No-tillage and nitrogen application affects the decomposition of 15N-labelled wheat straw and the levels of mineral nitrogen and organic carbon in a Vertisol

R. C. Dalal A D , W. M. Strong B , J. E. Cooper B and A. J. King C
+ Author Affiliations
- Author Affiliations

A Department of Natural Resources and Water, Indooroopilly, Qld 4068, Australia.

B Department of Primary Industries and Fisheries, Toowoomba, Qld 4350, Australia.

C Department of Natural Resources and Water, Toowoomba, Qld 4350, Australia.

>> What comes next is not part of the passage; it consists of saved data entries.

<file path="src/verilog/cv_ctrl_defs.svh">
`ifndef CV_CTRL_DEFS_SVH
`define CV_CTRL_DEFS_SVH

// ========================================
// Word widths
// ========================================
`define CV_JOY_W       20
`define CV_NUM_KEYS    14
`define CV_NUM_DIGITS  10
`define CV_QUAD_W      4

// Host joystick word bit positions
`define CV_JOY_RIGHT   0
`define CV_JOY_LEFT    1
`define CV_JOY_DOWN    2
`define CV_JOY_UP      3
`define CV_JOY_FIRE1   4
`define CV_JOY_FIRE2   5
`define CV_JOY_STAR    6
`define CV_JOY_NUMBER  7
`define CV_JOY_DIGIT0  8
`define CV_JOY_PT      18
`define CV_JOY_BT      19

// Positions in the keypad key field
`define CV_KPOS_STAR   10
`define CV_KPOS_NUMBER 11
`define CV_KPOS_PT     12
`define CV_KPOS_BT     13

// ========================================
// Keypad quad codes, active low
// ========================================
`define CV_KEY_0       4'b0011
`define CV_KEY_1       4'b1110
`define CV_KEY_2       4'b1101
`define CV_KEY_3       4'b0110
`define CV_KEY_4       4'b0001
`define CV_KEY_5       4'b1001
`define CV_KEY_6       4'b0111
`define CV_KEY_7       4'b1100
`define CV_KEY_8       4'b1000
`define CV_KEY_9       4'b1011
`define CV_KEY_STAR    4'b1010
`define CV_KEY_NUMBER  4'b0101
`define CV_KEY_PT      4'b0100
`define CV_KEY_BT      4'b0010
`define CV_KEY_NONE    4'b1111

`endif

</file>
<file path="src/verilog/cv_ctrl_pkg.sv">
`default_nettype none

`include "cv_ctrl_defs.svh"

package cv_ctrl_pkg;

	// ========================================
	// Keypad word layout
	// ========================================

	// Named view of one keypad word
	// All bits active high
	typedef struct packed {
		// Bit 0 is key 0 up to bit 9 for key 9
		// then star, number, purple and blue
		logic [`CV_NUM_KEYS-1:0] keys;
		logic                    up;
		logic                    down;
		logic                    left;
		logic                    right;
		// Joystick select fire
		logic                    fire1;
		// Keypad select fire
		logic                    fire2;
	} keypad_fields_t;

	// Same word read either flat or by field
	typedef union packed {
		logic [`CV_JOY_W-1:0] flat;
		keypad_fields_t       fields;
	} keypad_word_t;

endpackage

`default_nettype wire

</file>
<file path="src/verilog/ps2_keypad_emu.sv">
`timescale 1ns/100ps
`default_nettype none

`include "cv_ctrl_defs.svh"

module ps2_keypad_emu
	import cv_ctrl_pkg::*;
(
	input  logic         clk_sys,
	input  logic         rst_n_i,
	input  logic         key_strobe_i,
	input  logic         key_pressed_i,
	input  logic [7:0]   key_code_i,
	output keypad_word_t kbd_word_o
);

	// ========================================
	// Scancodes
	// ========================================

	// Main row digits
	localparam logic [7:0] SC_MAIN_0 = 8'h45;
	localparam logic [7:0] SC_MAIN_1 = 8'h16;
	localparam logic [7:0] SC_MAIN_2 = 8'h1E;
	localparam logic [7:0] SC_MAIN_3 = 8'h26;
	localparam logic [7:0] SC_MAIN_4 = 8'h25;
	localparam logic [7:0] SC_MAIN_5 = 8'h2E;
	localparam logic [7:0] SC_MAIN_6 = 8'h36;
	localparam logic [7:0] SC_MAIN_7 = 8'h3D;
	localparam logic [7:0] SC_MAIN_8 = 8'h3E;
	localparam logic [7:0] SC_MAIN_9 = 8'h46;

	// Numeric pad digits
	localparam logic [7:0] SC_PAD_0 = 8'h70;
	localparam logic [7:0] SC_PAD_1 = 8'h69;
	localparam logic [7:0] SC_PAD_2 = 8'h72;
	localparam logic [7:0] SC_PAD_3 = 8'h7A;
	localparam logic [7:0] SC_PAD_4 = 8'h6B;
	localparam logic [7:0] SC_PAD_5 = 8'h73;
	localparam logic [7:0] SC_PAD_6 = 8'h74;
	localparam logic [7:0] SC_PAD_7 = 8'h6C;
	localparam logic [7:0] SC_PAD_8 = 8'h75;
	localparam logic [7:0] SC_PAD_9 = 8'h7D;

	localparam logic [7:0] SC_STAR    = 8'h7C;
	localparam logic [7:0] SC_LSHIFT  = 8'h12;
	localparam logic [7:0] SC_RSHIFT  = 8'h59;
	localparam logic [7:0] SC_MINUS   = 8'h7B;

	// Held button state
	logic [`CV_NUM_DIGITS-1:0] btn_digit;
	logic                      btn_star;
	logic                      btn_shift;
	logic                      btn_minus;

	// ========================================
	// Button state update
	// ========================================

	// Every strobe is taken
	// Extended prefix and unknown codes fall through unchanged
	always_ff @(posedge clk_sys) begin
		if (!rst_n_i) begin
			btn_digit <= '0;
			btn_star  <= 1'b0;
			btn_shift <= 1'b0;
			btn_minus <= 1'b0;
		end else if (key_strobe_i) begin
			case (key_code_i)
				SC_MAIN_0, SC_PAD_0: btn_digit[0] <= key_pressed_i;
				SC_MAIN_1, SC_PAD_1: btn_digit[1] <= key_pressed_i;
				SC_MAIN_2, SC_PAD_2: btn_digit[2] <= key_pressed_i;
				SC_MAIN_3, SC_PAD_3: btn_digit[3] <= key_pressed_i;
				SC_MAIN_4, SC_PAD_4: btn_digit[4] <= key_pressed_i;
				SC_MAIN_5, SC_PAD_5: btn_digit[5] <= key_pressed_i;
				SC_MAIN_6, SC_PAD_6: btn_digit[6] <= key_pressed_i;
				SC_MAIN_7, SC_PAD_7: btn_digit[7] <= key_pressed_i;
				SC_MAIN_8, SC_PAD_8: btn_digit[8] <= key_pressed_i;
				SC_MAIN_9, SC_PAD_9: btn_digit[9] <= key_pressed_i;
				SC_STAR:               btn_star  <= key_pressed_i;
				SC_LSHIFT, SC_RSHIFT:  btn_shift <= key_pressed_i;
				SC_MINUS:              btn_minus <= key_pressed_i;
				default: ;
			endcase
		end
	end

	// ========================================
	// Keyboard keypad word
	// ========================================

	// Only the key field is driven
	// Directions and fires stay clear
	always_comb begin
		kbd_word_o = '0;
		kbd_word_o.fields.keys[`CV_NUM_DIGITS-1:0] = btn_digit;
		// Shift+8 gives star, shift+3 gives number
		kbd_word_o.fields.keys[`CV_KPOS_STAR]   = btn_star | (btn_shift & btn_digit[8]);
		kbd_word_o.fields.keys[`CV_KPOS_NUMBER] = btn_minus | (btn_shift & btn_digit[3]);
	end

endmodule

`default_nettype wire

</file>
<file path="src/verilog/cv_ctrl_port.sv">
`timescale 1ns/100ps
`default_nettype none

`include "cv_ctrl_defs.svh"

module cv_ctrl_port
	import cv_ctrl_pkg::*;
(
	input  logic [`CV_JOY_W-1:0]  joy_i,
	input  keypad_word_t          kbd_word_i,
	input  logic                  key_sel_n_i,
	input  logic                  joy_sel_n_i,
	output logic [`CV_QUAD_W-1:0] quad_n_o,
	output logic                  fire_n_o
);

	keypad_word_t             joy_word;
	keypad_word_t             merged;
	logic [`CV_NUM_KEYS-1:0]  key_vec;
	logic [`CV_QUAD_W-1:0]    enc_code;
	logic [`CV_QUAD_W-1:0]    key_quad;
	logic [`CV_QUAD_W-1:0]    joy_quad;
	logic                     key_fire_n;
	logic                     joy_fire_n;

	// Quad code of one key position
	function automatic logic [`CV_QUAD_W-1:0] key_code(input int idx);
		case (idx)
			0:       key_code = `CV_KEY_0;
			1:       key_code = `CV_KEY_1;
			2:       key_code = `CV_KEY_2;
			3:       key_code = `CV_KEY_3;
			4:       key_code = `CV_KEY_4;
			5:       key_code = `CV_KEY_5;
			6:       key_code = `CV_KEY_6;
			7:       key_code = `CV_KEY_7;
			8:       key_code = `CV_KEY_8;
			9:       key_code = `CV_KEY_9;
			10:      key_code = `CV_KEY_STAR;
			11:      key_code = `CV_KEY_NUMBER;
			12:      key_code = `CV_KEY_PT;
			13:      key_code = `CV_KEY_BT;
			default: key_code = `CV_KEY_NONE;
		endcase
	endfunction

	// ========================================
	// Joystick remap and merge
	// ========================================

	always_comb begin
		joy_word.fields.keys[`CV_NUM_DIGITS-1:0] = joy_i[`CV_JOY_DIGIT0 +: `CV_NUM_DIGITS];
		joy_word.fields.keys[`CV_KPOS_STAR]      = joy_i[`CV_JOY_STAR];
		joy_word.fields.keys[`CV_KPOS_NUMBER]    = joy_i[`CV_JOY_NUMBER];
		joy_word.fields.keys[`CV_KPOS_PT]        = joy_i[`CV_JOY_PT];
		joy_word.fields.keys[`CV_KPOS_BT]        = joy_i[`CV_JOY_BT];
		joy_word.fields.up    = joy_i[`CV_JOY_UP];
		joy_word.fields.down  = joy_i[`CV_JOY_DOWN];
		joy_word.fields.left  = joy_i[`CV_JOY_LEFT];
		joy_word.fields.right = joy_i[`CV_JOY_RIGHT];
		joy_word.fields.fire1 = joy_i[`CV_JOY_FIRE1];
		joy_word.fields.fire2 = joy_i[`CV_JOY_FIRE2];
	end

	always_comb begin
		merged.flat = joy_word.flat | kbd_word_i.flat;
	end

	// Key field sits at the top of the flat word
	assign key_vec = merged.flat[`CV_JOY_W-1 -: `CV_NUM_KEYS];

	// ========================================
	// Priority encoder
	// ========================================

	// Scan from the top so the lowest key set wins
	always_comb begin
		enc_code = `CV_KEY_NONE;
		for (int k = `CV_NUM_KEYS - 1; k >= 0; k--) begin
			if (key_vec[k]) begin
				enc_code = key_code(k);
			end
		end
	end

	// Deselected components read all ones
	assign key_quad   = key_sel_n_i ? '1 : enc_code;
	assign key_fire_n = key_sel_n_i | ~merged.fields.fire2;

	assign joy_quad   = joy_sel_n_i ? '1 :
		~{merged.fields.up, merged.fields.down, merged.fields.left, merged.fields.right};
	assign joy_fire_n = joy_sel_n_i | ~merged.fields.fire1;

	// Both selects low overlap on the shared lines
	assign quad_n_o = key_quad & joy_quad;
	assign fire_n_o = key_fire_n & joy_fire_n;

endmodule

`default_nettype wire

</file>
<file path="src/verilog/cv_ctrl_top.sv">
`timescale 1ns/100ps
`default_nettype none

`include "cv_ctrl_defs.svh"

module cv_ctrl_top
	import cv_ctrl_pkg::*;
(
	input  logic                  clk_sys,
	input  logic                  rst_n_i,
	input  logic                  swap_i,
	input  logic                  key_strobe_i,
	input  logic                  key_pressed_i,
	input  logic [7:0]            key_code_i,
	input  logic [`CV_JOY_W-1:0]  joy0_i,
	input  logic [`CV_JOY_W-1:0]  joy1_i,
	input  logic [1:0]            key_sel_n_i,
	input  logic [1:0]            joy_sel_n_i,
	output logic [`CV_QUAD_W-1:0] quad0_n_o,
	output logic [`CV_QUAD_W-1:0] quad1_n_o,
	output logic                  fire0_n_o,
	output logic                  fire1_n_o
);

	keypad_word_t            kbd_word;
	logic [`CV_JOY_W-1:0]    joy_p0;
	logic [`CV_JOY_W-1:0]    joy_p1;

	// Joystick swap with no register in the path
	assign joy_p0 = swap_i ? joy1_i : joy0_i;
	assign joy_p1 = swap_i ? joy0_i : joy1_i;

	// ========================================
	// Keyboard and ports
	// ========================================

	ps2_keypad_emu u_kbd (
		.clk_sys       (clk_sys),
		.rst_n_i       (rst_n_i),
		.key_strobe_i  (key_strobe_i),
		.key_pressed_i (key_pressed_i),
		.key_code_i    (key_code_i),
		.kbd_word_o    (kbd_word)
	);

	// Keyboard feeds both ports
	cv_ctrl_port u_port0 (
		.joy_i       (joy_p0),
		.kbd_word_i  (kbd_word),
		.key_sel_n_i (key_sel_n_i[0]),
		.joy_sel_n_i (joy_sel_n_i[0]),
		.quad_n_o    (quad0_n_o),
		.fire_n_o    (fire0_n_o)
	);

	cv_ctrl_port u_port1 (
		.joy_i       (joy_p1),
		.kbd_word_i  (kbd_word),
		.key_sel_n_i (key_sel_n_i[1]),
		.joy_sel_n_i (joy_sel_n_i[1]),
		.quad_n_o    (quad1_n_o),
		.fire_n_o    (fire1_n_o)
	);

endmodule

`default_nettype wire

</file>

D Corresponding author. Email: Ram.Dalal@nrw.qld.gov.au

Australian Journal of Experimental Agriculture 47(7) 862-868 https://doi.org/10.1071/EA06118
Submitted: 1 April 2006  Accepted: 12 December 2006   Published: 2 July 2007

Abstract

No-tillage (NT) practice, where straw is retained on the soil surface, is increasingly being used in cereal cropping systems in Australia and elsewhere. Compared to conventional tillage (CT), where straw is mixed with the ploughed soil, NT practice may reduce straw decomposition, increase nitrogen immobilisation and increase organic carbon in the soil. This study examined 15N-labelled wheat straw (stubble) decomposition in four treatments (NT v. CT, with N rates of 0 and 75 kg/ha.year) and assessed the tillage and fertiliser N effects on mineral N and organic C and N levels over a 10-year period in a field experiment.

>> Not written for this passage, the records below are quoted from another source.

### src/fpuPkg.sv
package fpuPkg;

	// Command opcodes.
	typedef enum logic [1:0]
	{
		opLoad = 2'd0,
		opMul  = 2'd1,
		opConv = 2'd2
	} fpuOpE;

	localparam int regAddrW = 4;
	localparam int numRegs  = 16;
	localparam int dataW    = 64;		// Binary64 word.
	localparam int expBias  = 1023;

	// Cycles from operand capture to a valid result.
	localparam int mulLatency  = 4;
	localparam int convLatency = 2;

	localparam int queueDepth = 2;		// Per low-priority producer.
	localparam int queueCntW  = $clog2(queueDepth + 1);
	localparam int queueIdxW  = $clog2(queueDepth);

endpackage

### src/fpuRegFile.sv
`timescale 1ns/1ps

module fpuRegFile import fpuPkg::*;
(
	input  logic                clock,
	input  logic                arstN,
	input  logic [regAddrW-1:0] rdAddrA,
	input  logic [regAddrW-1:0] rdAddrB,
	input  logic [regAddrW-1:0] rdAddrC,
	output logic [dataW-1:0]    rdDataA,
	output logic [dataW-1:0]    rdDataB,
	output logic [dataW-1:0]    rdDataC,
	input  logic                wrEn,
	input  logic [regAddrW-1:0] wrAddr,
	input  logic [dataW-1:0]    wrData
);

	logic [dataW-1:0] regs [numRegs];

	always_ff @(posedge clock or negedge arstN)
	begin
		if (!arstN)
		begin
			for (int i = 0; i < numRegs; i++)
				regs[i] <= '0;
		end
		else if (wrEn)
		begin
			regs[wrAddr] <= wrData;
		end
	end

	// Reads see the value before a same-cycle write.
	assign rdDataA = regs[rdAddrA];
	assign rdDataB = regs[rdAddrB];
	assign rdDataC = regs[rdAddrC];

endmodule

NT practice decreased the rate of straw decomposition while fertiliser N application increased it. However, there was no tillage practice × N interaction. The mean residence time of the straw N in soil was more than twice as long under the NT (1.2 years) as compared to the CT practice (0.5 years). In comparison, differences in mean residence time due to N fertiliser treatment were small. However, tillage had generally very little effect on either the amounts of mineral N at sowing or soil organic C (and N) over the study period. While application of N fertiliser increased mineral N, it had very little effect on organic C over a 10-year period. Relatively rapid decomposition of straw and short mean residence time of straw N in a Vertisol is likely to have very little long-term effect on N immobilisation and organic C level in an annual cereal cropping system in a subtropical, semiarid environment. Thus, changing the tillage practice from CT to NT may not necessitate additional N requirement unless use is made of additional stored water in the soil or mineral N loss due to increased leaching is compensated for in N supply to crops.


Acknowledgements

We thank the Grains Research and Development Corporation for the funding support, Mrs C. J. Holmes for field assistance, and Mrs. J. Glasby and Mrs A. Pumfrey for soil and plant analysis. We also thank the two anonymous reviewers for their comments and suggestions.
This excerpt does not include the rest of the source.